Friday, December 22, 2006

Google Adwords Is "Closed"

I am making changes in an account and the Google Adwords Interface is having a problem with some of the keywords I am trying to add. I call the Google Adwords number and here is the message I receive:

Thank you for calling Google Adwords. We are closed today in observance of the Christmas Holiday, thank you.

Then it hangs up! No way to dial an extension or contact anyone with technical issues. Am I expecting too much? I understand they love their employees and would love to give them all off, but they still have responsibilities and an obligation to help their customers.

I am going to assume they are off Saturday, Sunday, and Monday as well. Great! Four days of an interface glitch I can't do anything about.

Google, how about sending some of that love to your paying customers?
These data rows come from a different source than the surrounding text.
Background: an optimization exercise with open tools, aiming at small area, a short achievable clock period and few clock cycles per item. Do not read the settings as production practice.
Only simulation tests tie the RTL to the original design; equivalence was not proved.
Power and IR drop assume default switching activity.

<file path="flow/design.v">
package hlfr_pkg;
   localparam int BUF_DEPTH_DEF = 256;
   localparam int OPCODE_W = 2;
   localparam int BYTE_W   = 8;
   localparam int INDEX_W  = 8;
   localparam int COUNT_W  = 9;
   localparam int EVENT_W  = 3;
   localparam logic [OPCODE_W-1:0] OP_BYTE    = 2'd0;
   localparam logic [OPCODE_W-1:0] OP_RELEASE = 2'd1;
   localparam logic [OPCODE_W-1:0] OP_READ    = 2'd2;
   localparam logic [EVENT_W-1:0] EV_STORED    = 3'd0;
   localparam logic [EVENT_W-1:0] EV_DROP_DONE = 3'd1;
   localparam logic [EVENT_W-1:0] EV_BAD_FIRST = 3'd2;
   localparam logic [EVENT_W-1:0] EV_BAD_SECND = 3'd3;
   localparam logic [EVENT_W-1:0] EV_OVERFLOW  = 3'd4;
   localparam logic [EVENT_W-1:0] EV_TOO_LONG  = 3'd5;
   localparam logic [EVENT_W-1:0] EV_COMPLETE  = 3'd6;
   localparam logic [EVENT_W-1:0] EV_OTHER_OP  = 3'd7;
   localparam logic [BYTE_W-1:0]  SYNC_FIRST   = 8'h5A;
   localparam logic [BYTE_W-1:0]  SYNC_SECOND  = 8'hA5;
   localparam logic [COUNT_W-1:0] HEADER_BYTES = 9'd3;
   typedef struct packed {
      logic                 frame_done;
      logic [COUNT_W-1:0]   byte_count;
      logic [EVENT_W-1:0]   event_code;
   } hlfr_status_type;
endpackage
import hlfr_pkg::*;
module hlfr_ctrl
#(
   parameter int BUF_DEPTH = BUF_DEPTH_DEF
) (
   input  logic                  clock,
   input  logic                  reset,
   input  logic                  accept,
   input  logic [OPCODE_W-1:0]   opcode,
   input  logic [BYTE_W-1:0]     rx_byte,
   output logic                  wr_en,
   output logic [COUNT_W-1:0]    wr_pos,
   output hlfr_pkg::hlfr_status_type status
);
   logic [COUNT_W-1:0] count_ff, count_in;
   logic [COUNT_W-1:0] exp_ff, exp_in;
   logic               done_ff, done_in;
   logic [EVENT_W-1:0] event_code;
   logic [COUNT_W-1:0] count_inc;
   logic [COUNT_W-1:0] total;
   logic [COUNT_W-1:0] exp_chk;
   logic               store;
   always_comb begin
      count_in   = count_ff;
      exp_in     = exp_ff;
      done_in    = done_ff;
      event_code = EV_OTHER_OP;
      store      = 1'b0;
      count_inc  = count_ff + 9'd1;
      total      = {1'b0, rx_byte} + HEADER_BYTES;
      exp_chk    = exp_ff;
      case (opcode)
         OP_BYTE: begin
            if (done_ff) begin
               event_code = EV_DROP_DONE;
            end else if (count_ff == 9'd0 && rx_byte != SYNC_FIRST) begin
               exp_in     = '0;
               event_code = EV_BAD_FIRST;
            end else if (count_ff == 9'd1 && rx_byte != SYNC_SECOND) begin
               count_in   = '0;
               exp_in     = '0;
               event_code = EV_BAD_SECND;
            end else if (32'(count_ff) >= BUF_DEPTH) begin
               count_in   = '0;
               exp_in     = '0;
               event_code = EV_OVERFLOW;
            end else begin
               store      = 1'b1;
               count_in   = count_inc;
               event_code = EV_STORED;
               if (count_inc == HEADER_BYTES) begin
                  exp_chk = total;
                  exp_in  = total;
               end
               if (count_inc == HEADER_BYTES && 32'(total) > BUF_DEPTH) begin
                  count_in   = '0;
                  exp_in     = '0;
                  event_code = EV_TOO_LONG;
               end else if (exp_chk != 9'd0 && count_inc >= exp_chk) begin
                  done_in    = 1'b1;
                  exp_in     = '0;
                  event_code = EV_COMPLETE;
               end
            end
         end
         OP_RELEASE: begin
            count_in = '0;
            exp_in   = '0;
            done_in  = 1'b0;
         end
         default: begin
         end
      endcase
   end
   always_ff @(posedge clock) begin
      if (reset) begin
         count_ff <= '0;
         exp_ff   <= '0;
         done_ff  <= 1'b0;
      end else if (accept) begin
         count_ff <= count_in;
         exp_ff   <= exp_in;
         done_ff  <= done_in;
      end
   end
   assign wr_en             = accept && store;
   assign wr_pos            = count_ff;
   assign status.frame_done = done_in;
   assign status.byte_count = count_in;
   assign status.event_code = event_code;
endmodule
import hlfr_pkg::*;
module hlfr_store
#(
   parameter int BUF_DEPTH = BUF_DEPTH_DEF,
   localparam int AW = $clog2(BUF_DEPTH)
) (
   input  logic              clock,
   input  logic              wr_en,
   input  logic [AW-1:0]     wr_addr,
   input  logic [BYTE_W-1:0] wr_data,
   input  logic              rd_en,
   input  logic [AW-1:0]     rd_addr,
   output logic [BYTE_W-1:0] rd_data
);
   logic [BYTE_W-1:0] mem [BUF_DEPTH];
   logic [BYTE_W-1:0] rd_data_ff;
   always_ff @(posedge clock) begin
      if (wr_en) begin
         mem[wr_addr] <= wr_data;
      end
   end
   always_ff @(posedge clock) begin
      if (rd_en) begin
         rd_data_ff <= mem[rd_addr];
      end
   end
   assign rd_data = rd_data_ff;
endmodule
import hlfr_pkg::*;
module header_length_frame_receiver_core
#(
   parameter int BUF_DEPTH = BUF_DEPTH_DEF
) (
   input  logic                clock,
   input  logic                reset,
   input  logic                req_valid,
   output logic                req_ready,
   input  logic [OPCODE_W-1:0] req_opcode,
   input  logic [BYTE_W-1:0]   req_rx_byte,
   input  logic [INDEX_W-1:0]  req_read_index,
   output logic                rsp_valid,
   input  logic                rsp_ready,
   output logic                rsp_frame_done,
   output logic [COUNT_W-1:0]  rsp_byte_count,
   output logic [BYTE_W-1:0]   rsp_read_data,
   output logic [EVENT_W-1:0]  rsp_event_code
);
   localparam int AW = $clog2(BUF_DEPTH);
   logic               accept;
   logic               advance;
   logic               wr_en;
   logic [COUNT_W-1:0] wr_pos;
   logic [31:0]        wr_wide;
   logic [31:0]        rd_wide;
   logic               rd_hit;
   logic [BYTE_W-1:0]  mem_data;
   hlfr_pkg::hlfr_status_type status;
   logic               s1_valid_ff, s1_valid_in;
   hlfr_pkg::hlfr_status_type s1_stat_ff;
   logic               s1_rd_ff;
   logic               rsp_valid_ff, rsp_valid_in;
   hlfr_pkg::hlfr_status_type rsp_stat_ff;
   logic [BYTE_W-1:0]  rsp_data_ff;
   assign advance      = s1_valid_ff && (!rsp_valid_ff || rsp_ready);
   assign req_ready    = !s1_valid_ff || advance;
   assign accept       = req_valid && req_ready;
   assign wr_wide = 32'(wr_pos);
   assign rd_wide = 32'(req_read_index);
   assign rd_hit  = accept && req_opcode == OP_READ && 32'(req_read_index) < BUF_DEPTH;
   hlfr_ctrl #(.BUF_DEPTH(BUF_DEPTH)) u_ctrl (
      .clock  (clock),
      .reset  (reset),
      .accept (accept),
      .opcode (req_opcode),
      .rx_byte(req_rx_byte),
      .wr_en  (wr_en),
      .wr_pos (wr_pos),
      .status (status)
   );
   hlfr_store #(.BUF_DEPTH(BUF_DEPTH)) u_store (
      .clock  (clock),
      .wr_en  (wr_en),
      .wr_addr(wr_wide[AW-1:0]),
      .wr_data(req_rx_byte),
      .rd_en  (rd_hit),
      .rd_addr(rd_wide[AW-1:0]),
      .rd_data(mem_data)
   );
   assign s1_valid_in  = accept || (s1_valid_ff && !advance);
   assign rsp_valid_in = advance || (rsp_valid_ff && !rsp_ready);
   always_ff @(posedge clock) begin
      if (reset) begin
         s1_valid_ff  <= 1'b0;
         rsp_valid_ff <= 1'b0;
      end else begin
         s1_valid_ff  <= s1_valid_in;
         rsp_valid_ff <= rsp_valid_in;
      end
   end
   always_ff @(posedge clock) begin
      if (accept) begin
         s1_stat_ff <= status;
         s1_rd_ff   <= rd_hit;
      end
      if (advance) begin
         rsp_stat_ff <= s1_stat_ff;
         rsp_data_ff <= s1_rd_ff ? mem_data : '0;
      end
   end
   assign rsp_valid      = rsp_valid_ff;
   assign rsp_frame_done = rsp_stat_ff.frame_done;
   assign rsp_byte_count = rsp_stat_ff.byte_count;
   assign rsp_read_data  = rsp_data_ff;
   assign rsp_event_code = rsp_stat_ff.event_code;
endmodule
</file>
Yo Mamma's Got So Many Links......

Randfish, from seomoz.org, reported some interesting information after the Search Engine Q+A on links a few weeks ago. Below are the quotes from each search engine’s speaker:

Yahoo!: “…Yahoo! wouldn't try to pick one post out of twenty or fifty on every blog that might be running advertorials or paid reviews just to stop link value from that particular post. If the engine looked at the site and saw that in general, the outgoing links were of high quality, there would be no discount of link value for paid blog material.”

Google: agreed with Yahoo!, but added nothing in particular.

Ask: “…Ask was quick to note that if the link were off-topic, Ask would be likely not to give that link much weight, but I pointed out that most advertisers would buy links from highly relevant blogs, not just for the search engine value, but because they wanted the qualified, relevant traffic from click-throughs as well as branding.”

MSN: “MSN agreed but didn't expand and when Tim Converse from Yahoo! jumped back in to say that it really wasn't worth an engine's time to going picking out paid links with that granularity, all the other panelists were vigorously head-nodding and verbally agreeing.”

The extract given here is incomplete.